[EXERCISE DIRECTIONS]
Among the lines below, a stretch begins at the one with "- Period utilization: 50.5%" and ends at the one with "- CTS tree: yes". Repeat that stretch exactly, ends included.

[DATA SHOWN]
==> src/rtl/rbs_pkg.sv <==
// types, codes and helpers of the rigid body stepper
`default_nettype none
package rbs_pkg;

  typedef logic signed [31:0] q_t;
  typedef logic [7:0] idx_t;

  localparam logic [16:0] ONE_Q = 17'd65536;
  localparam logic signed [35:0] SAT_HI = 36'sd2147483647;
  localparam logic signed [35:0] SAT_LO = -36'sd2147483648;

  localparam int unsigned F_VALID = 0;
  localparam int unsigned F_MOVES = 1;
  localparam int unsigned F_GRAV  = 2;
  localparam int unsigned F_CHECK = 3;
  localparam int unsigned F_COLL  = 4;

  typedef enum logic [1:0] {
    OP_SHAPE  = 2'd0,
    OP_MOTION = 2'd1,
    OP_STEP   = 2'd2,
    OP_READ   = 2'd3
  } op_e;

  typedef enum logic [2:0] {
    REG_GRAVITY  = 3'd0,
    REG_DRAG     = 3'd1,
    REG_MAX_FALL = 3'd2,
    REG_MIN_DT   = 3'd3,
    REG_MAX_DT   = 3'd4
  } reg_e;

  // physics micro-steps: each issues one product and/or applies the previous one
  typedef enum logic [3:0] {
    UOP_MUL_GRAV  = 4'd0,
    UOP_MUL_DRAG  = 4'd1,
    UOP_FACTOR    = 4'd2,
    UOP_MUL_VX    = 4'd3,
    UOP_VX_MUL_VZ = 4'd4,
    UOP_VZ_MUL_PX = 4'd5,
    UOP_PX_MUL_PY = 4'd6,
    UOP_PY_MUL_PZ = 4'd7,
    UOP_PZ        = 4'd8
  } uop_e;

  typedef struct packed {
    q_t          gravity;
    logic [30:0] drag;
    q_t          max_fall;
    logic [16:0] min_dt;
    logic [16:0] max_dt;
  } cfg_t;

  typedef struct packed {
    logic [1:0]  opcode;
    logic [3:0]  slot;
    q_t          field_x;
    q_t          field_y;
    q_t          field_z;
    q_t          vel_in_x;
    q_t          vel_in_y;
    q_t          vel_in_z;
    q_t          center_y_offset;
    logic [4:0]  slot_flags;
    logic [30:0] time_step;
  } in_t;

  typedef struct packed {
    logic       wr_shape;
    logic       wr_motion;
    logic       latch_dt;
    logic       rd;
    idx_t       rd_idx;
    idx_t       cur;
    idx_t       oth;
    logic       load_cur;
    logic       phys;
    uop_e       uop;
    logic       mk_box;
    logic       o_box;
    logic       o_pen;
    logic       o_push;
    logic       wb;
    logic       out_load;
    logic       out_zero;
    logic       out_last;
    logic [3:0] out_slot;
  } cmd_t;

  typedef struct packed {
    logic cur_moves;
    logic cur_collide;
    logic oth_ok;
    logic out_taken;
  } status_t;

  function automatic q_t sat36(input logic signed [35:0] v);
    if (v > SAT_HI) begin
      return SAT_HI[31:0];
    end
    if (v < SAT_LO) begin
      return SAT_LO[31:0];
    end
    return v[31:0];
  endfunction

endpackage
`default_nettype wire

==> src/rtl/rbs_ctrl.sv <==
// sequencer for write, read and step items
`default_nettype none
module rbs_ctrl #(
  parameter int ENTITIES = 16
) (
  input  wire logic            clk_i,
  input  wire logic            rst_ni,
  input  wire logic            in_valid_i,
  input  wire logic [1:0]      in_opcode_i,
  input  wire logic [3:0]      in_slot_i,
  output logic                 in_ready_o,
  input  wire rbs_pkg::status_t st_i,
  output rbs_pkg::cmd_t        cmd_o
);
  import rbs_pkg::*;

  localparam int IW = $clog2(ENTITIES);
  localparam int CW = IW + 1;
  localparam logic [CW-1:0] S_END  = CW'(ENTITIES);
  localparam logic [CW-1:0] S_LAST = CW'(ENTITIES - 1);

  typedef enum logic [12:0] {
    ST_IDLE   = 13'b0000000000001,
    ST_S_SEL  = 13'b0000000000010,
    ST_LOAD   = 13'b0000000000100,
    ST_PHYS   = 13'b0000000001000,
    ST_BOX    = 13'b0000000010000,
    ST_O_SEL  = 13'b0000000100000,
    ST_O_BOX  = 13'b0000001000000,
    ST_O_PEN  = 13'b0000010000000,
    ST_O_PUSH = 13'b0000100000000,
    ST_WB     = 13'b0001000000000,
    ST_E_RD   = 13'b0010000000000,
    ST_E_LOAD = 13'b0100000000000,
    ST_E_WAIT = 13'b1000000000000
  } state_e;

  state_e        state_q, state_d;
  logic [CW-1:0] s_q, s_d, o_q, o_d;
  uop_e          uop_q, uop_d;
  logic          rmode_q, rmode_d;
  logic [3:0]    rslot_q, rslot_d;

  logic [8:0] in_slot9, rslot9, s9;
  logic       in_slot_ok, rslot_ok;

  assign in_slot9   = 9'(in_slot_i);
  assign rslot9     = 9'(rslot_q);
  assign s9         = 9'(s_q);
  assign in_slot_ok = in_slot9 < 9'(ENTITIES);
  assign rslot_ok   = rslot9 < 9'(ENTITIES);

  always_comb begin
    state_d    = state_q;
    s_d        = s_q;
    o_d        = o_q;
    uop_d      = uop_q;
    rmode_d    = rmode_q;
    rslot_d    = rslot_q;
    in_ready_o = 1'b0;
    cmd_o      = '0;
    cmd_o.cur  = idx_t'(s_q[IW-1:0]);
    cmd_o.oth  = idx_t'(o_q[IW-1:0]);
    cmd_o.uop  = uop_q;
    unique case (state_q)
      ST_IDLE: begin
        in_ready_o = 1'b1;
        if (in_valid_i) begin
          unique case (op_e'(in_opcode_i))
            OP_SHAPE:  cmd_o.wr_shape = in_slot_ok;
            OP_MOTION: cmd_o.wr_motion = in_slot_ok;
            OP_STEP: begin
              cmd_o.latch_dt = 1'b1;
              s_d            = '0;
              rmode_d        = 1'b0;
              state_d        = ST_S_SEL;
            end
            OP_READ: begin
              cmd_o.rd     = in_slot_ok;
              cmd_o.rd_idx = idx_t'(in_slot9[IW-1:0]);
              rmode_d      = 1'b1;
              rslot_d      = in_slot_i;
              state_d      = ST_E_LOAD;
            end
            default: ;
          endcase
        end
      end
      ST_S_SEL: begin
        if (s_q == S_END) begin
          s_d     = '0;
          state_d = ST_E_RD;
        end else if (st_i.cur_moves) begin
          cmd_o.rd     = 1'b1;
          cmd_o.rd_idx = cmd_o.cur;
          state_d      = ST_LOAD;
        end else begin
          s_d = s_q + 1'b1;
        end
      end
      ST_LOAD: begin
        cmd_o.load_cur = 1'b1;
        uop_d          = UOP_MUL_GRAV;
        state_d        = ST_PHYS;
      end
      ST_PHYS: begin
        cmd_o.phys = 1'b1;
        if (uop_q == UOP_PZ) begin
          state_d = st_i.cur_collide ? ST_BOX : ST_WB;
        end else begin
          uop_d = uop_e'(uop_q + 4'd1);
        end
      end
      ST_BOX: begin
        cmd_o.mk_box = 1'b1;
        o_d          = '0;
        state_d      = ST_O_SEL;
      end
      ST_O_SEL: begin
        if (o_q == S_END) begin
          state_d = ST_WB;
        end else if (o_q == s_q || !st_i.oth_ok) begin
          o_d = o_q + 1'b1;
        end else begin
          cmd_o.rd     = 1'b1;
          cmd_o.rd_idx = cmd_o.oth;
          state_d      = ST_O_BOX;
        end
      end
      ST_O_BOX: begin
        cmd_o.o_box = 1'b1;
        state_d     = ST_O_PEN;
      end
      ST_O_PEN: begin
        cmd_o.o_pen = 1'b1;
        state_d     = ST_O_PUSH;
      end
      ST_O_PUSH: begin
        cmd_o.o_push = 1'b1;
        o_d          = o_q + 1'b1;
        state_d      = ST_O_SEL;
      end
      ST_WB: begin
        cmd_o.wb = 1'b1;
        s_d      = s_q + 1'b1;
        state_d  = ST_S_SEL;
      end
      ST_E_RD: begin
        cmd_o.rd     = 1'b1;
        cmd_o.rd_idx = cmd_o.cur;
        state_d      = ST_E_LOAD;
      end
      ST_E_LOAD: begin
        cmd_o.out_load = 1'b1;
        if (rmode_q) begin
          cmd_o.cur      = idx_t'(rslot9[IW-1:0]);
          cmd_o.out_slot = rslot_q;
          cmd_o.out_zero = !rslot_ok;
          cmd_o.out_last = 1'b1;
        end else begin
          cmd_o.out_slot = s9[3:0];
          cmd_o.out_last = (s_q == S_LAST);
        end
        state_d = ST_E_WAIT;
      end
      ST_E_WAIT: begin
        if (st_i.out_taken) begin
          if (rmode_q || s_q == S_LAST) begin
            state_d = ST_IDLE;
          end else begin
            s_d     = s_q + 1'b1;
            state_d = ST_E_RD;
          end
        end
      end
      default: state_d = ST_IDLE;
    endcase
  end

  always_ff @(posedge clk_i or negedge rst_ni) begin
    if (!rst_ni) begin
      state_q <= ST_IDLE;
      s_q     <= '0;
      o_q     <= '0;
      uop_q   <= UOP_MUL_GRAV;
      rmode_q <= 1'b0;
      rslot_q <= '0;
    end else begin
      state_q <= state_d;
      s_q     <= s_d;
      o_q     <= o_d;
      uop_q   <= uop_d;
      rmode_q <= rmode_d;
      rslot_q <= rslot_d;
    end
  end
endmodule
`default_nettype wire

--

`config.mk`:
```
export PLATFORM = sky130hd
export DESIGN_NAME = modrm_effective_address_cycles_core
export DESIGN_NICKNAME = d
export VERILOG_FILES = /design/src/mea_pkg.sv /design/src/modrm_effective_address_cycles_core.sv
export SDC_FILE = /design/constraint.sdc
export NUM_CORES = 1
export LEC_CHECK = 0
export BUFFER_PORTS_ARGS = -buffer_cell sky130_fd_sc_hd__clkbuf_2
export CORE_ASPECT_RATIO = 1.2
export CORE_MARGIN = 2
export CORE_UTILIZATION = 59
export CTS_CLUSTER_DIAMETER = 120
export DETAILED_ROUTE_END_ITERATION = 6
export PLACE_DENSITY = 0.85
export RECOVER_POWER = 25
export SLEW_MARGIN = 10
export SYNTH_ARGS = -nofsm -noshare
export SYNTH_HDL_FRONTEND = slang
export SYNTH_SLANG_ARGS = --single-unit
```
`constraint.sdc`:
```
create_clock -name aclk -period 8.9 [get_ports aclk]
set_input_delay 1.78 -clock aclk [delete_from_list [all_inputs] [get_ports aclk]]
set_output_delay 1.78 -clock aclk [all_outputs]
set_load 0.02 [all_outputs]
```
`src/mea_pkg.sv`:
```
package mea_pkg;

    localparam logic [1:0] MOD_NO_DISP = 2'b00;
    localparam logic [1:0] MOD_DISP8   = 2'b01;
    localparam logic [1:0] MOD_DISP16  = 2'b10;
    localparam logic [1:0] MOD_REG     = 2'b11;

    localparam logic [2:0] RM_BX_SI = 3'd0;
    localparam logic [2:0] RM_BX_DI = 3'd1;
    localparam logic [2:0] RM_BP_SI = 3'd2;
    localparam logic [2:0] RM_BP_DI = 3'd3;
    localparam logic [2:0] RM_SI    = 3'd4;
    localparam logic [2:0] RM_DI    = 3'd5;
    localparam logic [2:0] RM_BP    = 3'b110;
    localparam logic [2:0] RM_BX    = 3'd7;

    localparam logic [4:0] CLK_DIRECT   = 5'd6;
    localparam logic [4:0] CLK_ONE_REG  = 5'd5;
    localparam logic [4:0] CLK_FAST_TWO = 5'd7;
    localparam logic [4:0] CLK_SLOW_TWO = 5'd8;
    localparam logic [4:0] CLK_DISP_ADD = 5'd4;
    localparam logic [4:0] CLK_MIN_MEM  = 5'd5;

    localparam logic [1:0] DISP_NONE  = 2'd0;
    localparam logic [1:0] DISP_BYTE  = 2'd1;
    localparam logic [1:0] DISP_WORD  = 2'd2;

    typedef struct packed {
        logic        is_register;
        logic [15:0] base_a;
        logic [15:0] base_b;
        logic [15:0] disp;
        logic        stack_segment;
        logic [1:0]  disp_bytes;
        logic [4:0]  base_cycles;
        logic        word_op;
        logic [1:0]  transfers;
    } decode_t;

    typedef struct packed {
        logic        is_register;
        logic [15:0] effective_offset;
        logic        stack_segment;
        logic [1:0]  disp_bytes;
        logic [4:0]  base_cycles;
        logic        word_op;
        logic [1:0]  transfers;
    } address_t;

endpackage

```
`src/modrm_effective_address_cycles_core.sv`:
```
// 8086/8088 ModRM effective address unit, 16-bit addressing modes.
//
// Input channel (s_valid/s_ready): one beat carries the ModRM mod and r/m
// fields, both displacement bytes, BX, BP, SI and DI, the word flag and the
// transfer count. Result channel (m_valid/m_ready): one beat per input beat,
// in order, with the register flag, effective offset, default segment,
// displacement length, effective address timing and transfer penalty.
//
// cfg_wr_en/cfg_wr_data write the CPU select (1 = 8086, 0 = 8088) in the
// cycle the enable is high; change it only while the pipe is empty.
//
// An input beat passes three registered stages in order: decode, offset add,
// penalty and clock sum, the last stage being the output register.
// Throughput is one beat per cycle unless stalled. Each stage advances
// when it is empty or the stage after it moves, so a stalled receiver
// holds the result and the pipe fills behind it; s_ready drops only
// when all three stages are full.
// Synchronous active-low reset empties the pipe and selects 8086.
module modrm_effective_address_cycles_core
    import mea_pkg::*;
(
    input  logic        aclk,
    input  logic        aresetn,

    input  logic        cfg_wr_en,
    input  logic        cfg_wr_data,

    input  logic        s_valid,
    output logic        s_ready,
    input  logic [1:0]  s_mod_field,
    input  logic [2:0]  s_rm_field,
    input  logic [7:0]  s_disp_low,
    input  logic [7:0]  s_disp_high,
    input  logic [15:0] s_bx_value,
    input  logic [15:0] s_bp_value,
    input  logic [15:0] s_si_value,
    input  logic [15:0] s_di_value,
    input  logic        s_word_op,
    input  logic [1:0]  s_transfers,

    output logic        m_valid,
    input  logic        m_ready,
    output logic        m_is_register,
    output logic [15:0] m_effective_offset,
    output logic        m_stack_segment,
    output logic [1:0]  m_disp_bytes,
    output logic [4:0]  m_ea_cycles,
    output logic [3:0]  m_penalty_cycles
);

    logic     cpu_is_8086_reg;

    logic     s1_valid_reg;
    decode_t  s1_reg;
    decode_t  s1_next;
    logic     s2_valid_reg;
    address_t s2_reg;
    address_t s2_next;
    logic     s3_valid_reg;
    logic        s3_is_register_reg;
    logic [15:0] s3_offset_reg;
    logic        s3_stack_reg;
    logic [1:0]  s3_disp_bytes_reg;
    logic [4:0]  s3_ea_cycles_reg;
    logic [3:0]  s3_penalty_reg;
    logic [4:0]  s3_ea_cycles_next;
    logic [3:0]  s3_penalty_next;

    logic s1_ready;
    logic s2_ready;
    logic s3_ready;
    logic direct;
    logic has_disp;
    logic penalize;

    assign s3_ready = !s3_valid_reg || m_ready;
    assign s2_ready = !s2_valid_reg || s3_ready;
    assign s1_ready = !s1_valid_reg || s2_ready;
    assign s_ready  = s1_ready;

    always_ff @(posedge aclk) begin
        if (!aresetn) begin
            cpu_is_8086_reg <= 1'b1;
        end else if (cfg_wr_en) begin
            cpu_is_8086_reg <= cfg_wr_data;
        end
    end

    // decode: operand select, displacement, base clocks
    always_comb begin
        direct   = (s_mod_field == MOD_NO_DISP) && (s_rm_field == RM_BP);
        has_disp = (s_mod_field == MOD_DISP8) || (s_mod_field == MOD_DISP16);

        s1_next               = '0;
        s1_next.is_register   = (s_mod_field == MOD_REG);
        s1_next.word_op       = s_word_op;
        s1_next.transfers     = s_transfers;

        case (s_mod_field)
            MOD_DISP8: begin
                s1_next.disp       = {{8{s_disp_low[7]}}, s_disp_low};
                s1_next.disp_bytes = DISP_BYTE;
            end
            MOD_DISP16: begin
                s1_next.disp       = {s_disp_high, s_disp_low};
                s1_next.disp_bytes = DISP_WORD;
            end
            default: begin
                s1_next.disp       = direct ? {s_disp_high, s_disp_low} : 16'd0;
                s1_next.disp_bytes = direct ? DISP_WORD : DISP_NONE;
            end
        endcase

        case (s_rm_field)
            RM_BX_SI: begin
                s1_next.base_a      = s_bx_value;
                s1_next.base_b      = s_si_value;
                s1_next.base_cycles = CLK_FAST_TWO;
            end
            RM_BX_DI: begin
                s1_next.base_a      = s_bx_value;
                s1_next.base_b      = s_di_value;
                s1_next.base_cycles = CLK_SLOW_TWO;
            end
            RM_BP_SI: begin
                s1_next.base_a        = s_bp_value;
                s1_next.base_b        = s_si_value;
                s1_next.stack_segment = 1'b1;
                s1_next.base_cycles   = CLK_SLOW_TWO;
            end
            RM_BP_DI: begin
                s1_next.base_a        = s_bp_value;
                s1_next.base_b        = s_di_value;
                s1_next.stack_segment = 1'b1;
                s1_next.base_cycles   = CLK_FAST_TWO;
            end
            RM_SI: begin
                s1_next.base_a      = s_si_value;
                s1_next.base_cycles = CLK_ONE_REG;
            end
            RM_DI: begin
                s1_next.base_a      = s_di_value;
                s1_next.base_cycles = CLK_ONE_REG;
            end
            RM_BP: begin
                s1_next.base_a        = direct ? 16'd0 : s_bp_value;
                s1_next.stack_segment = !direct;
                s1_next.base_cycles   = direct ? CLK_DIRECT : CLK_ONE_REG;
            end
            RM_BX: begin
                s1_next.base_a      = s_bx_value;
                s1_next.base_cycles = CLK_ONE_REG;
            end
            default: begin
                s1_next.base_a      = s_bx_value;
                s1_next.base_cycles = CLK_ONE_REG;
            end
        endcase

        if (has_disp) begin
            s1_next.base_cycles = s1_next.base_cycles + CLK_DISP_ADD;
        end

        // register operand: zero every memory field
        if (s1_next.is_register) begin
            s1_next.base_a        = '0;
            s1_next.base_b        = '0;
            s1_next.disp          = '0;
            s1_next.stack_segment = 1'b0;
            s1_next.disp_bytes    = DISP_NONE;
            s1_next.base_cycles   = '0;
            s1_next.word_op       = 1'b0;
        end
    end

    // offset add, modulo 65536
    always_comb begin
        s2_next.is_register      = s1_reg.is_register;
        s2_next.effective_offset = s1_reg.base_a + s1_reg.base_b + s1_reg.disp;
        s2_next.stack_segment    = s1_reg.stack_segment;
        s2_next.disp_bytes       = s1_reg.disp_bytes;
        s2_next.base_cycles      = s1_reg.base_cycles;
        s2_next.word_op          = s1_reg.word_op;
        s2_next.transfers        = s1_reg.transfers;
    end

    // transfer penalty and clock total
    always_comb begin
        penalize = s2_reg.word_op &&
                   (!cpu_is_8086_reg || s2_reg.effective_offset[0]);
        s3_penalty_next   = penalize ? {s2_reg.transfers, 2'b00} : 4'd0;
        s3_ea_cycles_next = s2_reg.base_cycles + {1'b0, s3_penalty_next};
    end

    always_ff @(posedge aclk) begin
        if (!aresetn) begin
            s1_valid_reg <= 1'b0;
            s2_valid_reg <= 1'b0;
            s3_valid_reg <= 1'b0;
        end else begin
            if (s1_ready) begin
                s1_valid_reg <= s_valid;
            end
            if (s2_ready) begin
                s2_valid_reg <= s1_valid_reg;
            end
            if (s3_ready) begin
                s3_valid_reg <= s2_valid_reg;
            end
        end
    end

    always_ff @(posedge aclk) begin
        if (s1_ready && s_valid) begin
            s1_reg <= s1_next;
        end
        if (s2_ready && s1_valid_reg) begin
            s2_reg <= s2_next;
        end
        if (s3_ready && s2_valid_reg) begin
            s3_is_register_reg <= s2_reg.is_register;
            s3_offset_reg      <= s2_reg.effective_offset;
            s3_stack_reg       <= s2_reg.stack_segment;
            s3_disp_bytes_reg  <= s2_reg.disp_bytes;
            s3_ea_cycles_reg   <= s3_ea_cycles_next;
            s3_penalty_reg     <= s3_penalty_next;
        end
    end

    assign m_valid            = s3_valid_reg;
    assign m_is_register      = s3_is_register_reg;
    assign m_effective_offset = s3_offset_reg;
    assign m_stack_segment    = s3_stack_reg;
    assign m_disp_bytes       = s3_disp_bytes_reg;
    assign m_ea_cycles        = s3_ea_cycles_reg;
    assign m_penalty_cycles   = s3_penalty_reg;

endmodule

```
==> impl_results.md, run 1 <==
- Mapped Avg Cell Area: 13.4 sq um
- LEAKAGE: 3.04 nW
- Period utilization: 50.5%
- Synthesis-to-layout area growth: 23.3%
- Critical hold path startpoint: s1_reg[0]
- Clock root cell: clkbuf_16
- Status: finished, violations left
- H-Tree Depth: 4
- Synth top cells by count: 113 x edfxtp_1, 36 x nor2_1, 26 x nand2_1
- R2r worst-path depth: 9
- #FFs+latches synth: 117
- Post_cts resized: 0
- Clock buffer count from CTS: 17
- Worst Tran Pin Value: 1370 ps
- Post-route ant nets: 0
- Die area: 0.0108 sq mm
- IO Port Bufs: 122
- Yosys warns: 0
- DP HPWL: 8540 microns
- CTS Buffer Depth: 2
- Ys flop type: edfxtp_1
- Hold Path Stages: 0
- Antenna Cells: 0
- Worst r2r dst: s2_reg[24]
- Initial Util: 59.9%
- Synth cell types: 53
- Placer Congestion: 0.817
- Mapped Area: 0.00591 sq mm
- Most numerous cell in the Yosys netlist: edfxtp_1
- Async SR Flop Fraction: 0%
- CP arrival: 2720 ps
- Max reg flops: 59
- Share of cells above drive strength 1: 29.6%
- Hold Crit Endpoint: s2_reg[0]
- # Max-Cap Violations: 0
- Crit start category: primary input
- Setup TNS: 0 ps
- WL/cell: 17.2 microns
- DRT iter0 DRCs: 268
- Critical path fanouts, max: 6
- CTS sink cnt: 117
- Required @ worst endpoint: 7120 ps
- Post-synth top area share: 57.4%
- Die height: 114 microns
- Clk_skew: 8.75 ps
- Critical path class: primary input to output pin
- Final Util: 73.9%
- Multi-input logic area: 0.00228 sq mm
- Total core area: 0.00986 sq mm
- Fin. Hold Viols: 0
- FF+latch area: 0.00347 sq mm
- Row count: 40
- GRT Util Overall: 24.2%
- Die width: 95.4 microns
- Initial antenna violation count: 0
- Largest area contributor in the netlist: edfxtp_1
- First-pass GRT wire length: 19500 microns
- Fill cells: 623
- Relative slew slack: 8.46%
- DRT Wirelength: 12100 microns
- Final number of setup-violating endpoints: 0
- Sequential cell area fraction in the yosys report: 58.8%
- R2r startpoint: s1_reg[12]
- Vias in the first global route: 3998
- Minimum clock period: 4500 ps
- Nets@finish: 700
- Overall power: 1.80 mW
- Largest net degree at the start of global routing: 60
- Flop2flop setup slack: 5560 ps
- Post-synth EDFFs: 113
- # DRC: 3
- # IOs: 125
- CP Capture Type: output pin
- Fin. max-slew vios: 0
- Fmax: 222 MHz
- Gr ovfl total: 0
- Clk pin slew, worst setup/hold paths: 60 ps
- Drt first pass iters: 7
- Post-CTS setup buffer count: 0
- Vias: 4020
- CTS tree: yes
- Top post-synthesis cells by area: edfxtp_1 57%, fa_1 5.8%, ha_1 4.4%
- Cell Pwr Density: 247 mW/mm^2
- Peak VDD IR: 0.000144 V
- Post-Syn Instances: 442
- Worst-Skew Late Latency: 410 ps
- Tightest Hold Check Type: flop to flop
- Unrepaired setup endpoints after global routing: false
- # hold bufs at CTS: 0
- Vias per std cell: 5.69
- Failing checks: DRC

[EXERCISE ANSWER]
- Period utilization: 50.5%
- Synthesis-to-layout area growth: 23.3%
- Critical hold path startpoint: s1_reg[0]
- Clock root cell: clkbuf_16
- Status: finished, violations left
- H-Tree Depth: 4
- Synth top cells by count: 113 x edfxtp_1, 36 x nor2_1, 26 x nand2_1
- R2r worst-path depth: 9
- #FFs+latches synth: 117
- Post_cts resized: 0
- Clock buffer count from CTS: 17
- Worst Tran Pin Value: 1370 ps
- Post-route ant nets: 0
- Die area: 0.0108 sq mm
- IO Port Bufs: 122
- Yosys warns: 0
- DP HPWL: 8540 microns
- CTS Buffer Depth: 2
- Ys flop type: edfxtp_1
- Hold Path Stages: 0
- Antenna Cells: 0
- Worst r2r dst: s2_reg[24]
- Initial Util: 59.9%
- Synth cell types: 53
- Placer Congestion: 0.817
- Mapped Area: 0.00591 sq mm
- Most numerous cell in the Yosys netlist: edfxtp_1
- Async SR Flop Fraction: 0%
- CP arrival: 2720 ps
- Max reg flops: 59
- Share of cells above drive strength 1: 29.6%
- Hold Crit Endpoint: s2_reg[0]
- # Max-Cap Violations: 0
- Crit start category: primary input
- Setup TNS: 0 ps
- WL/cell: 17.2 microns
- DRT iter0 DRCs: 268
- Critical path fanouts, max: 6
- CTS sink cnt: 117
- Required @ worst endpoint: 7120 ps
- Post-synth top area share: 57.4%
- Die height: 114 microns
- Clk_skew: 8.75 ps
- Critical path class: primary input to output pin
- Final Util: 73.9%
- Multi-input logic area: 0.00228 sq mm
- Total core area: 0.00986 sq mm
- Fin. Hold Viols: 0
- FF+latch area: 0.00347 sq mm
- Row count: 40
- GRT Util Overall: 24.2%
- Die width: 95.4 microns
- Initial antenna violation count: 0
- Largest area contributor in the netlist: edfxtp_1
- First-pass GRT wire length: 19500 microns
- Fill cells: 623
- Relative slew slack: 8.46%
- DRT Wirelength: 12100 microns
- Final number of setup-violating endpoints: 0
- Sequential cell area fraction in the yosys report: 58.8%
- R2r startpoint: s1_reg[12]
- Vias in the first global route: 3998
- Minimum clock period: 4500 ps
- Nets@finish: 700
- Overall power: 1.80 mW
- Largest net degree at the start of global routing: 60
- Flop2flop setup slack: 5560 ps
- Post-synth EDFFs: 113
- # DRC: 3
- # IOs: 125
- CP Capture Type: output pin
- Fin. max-slew vios: 0
- Fmax: 222 MHz
- Gr ovfl total: 0
- Clk pin slew, worst setup/hold paths: 60 ps
- Drt first pass iters: 7
- Post-CTS setup buffer count: 0
- Vias: 4020
- CTS tree: yes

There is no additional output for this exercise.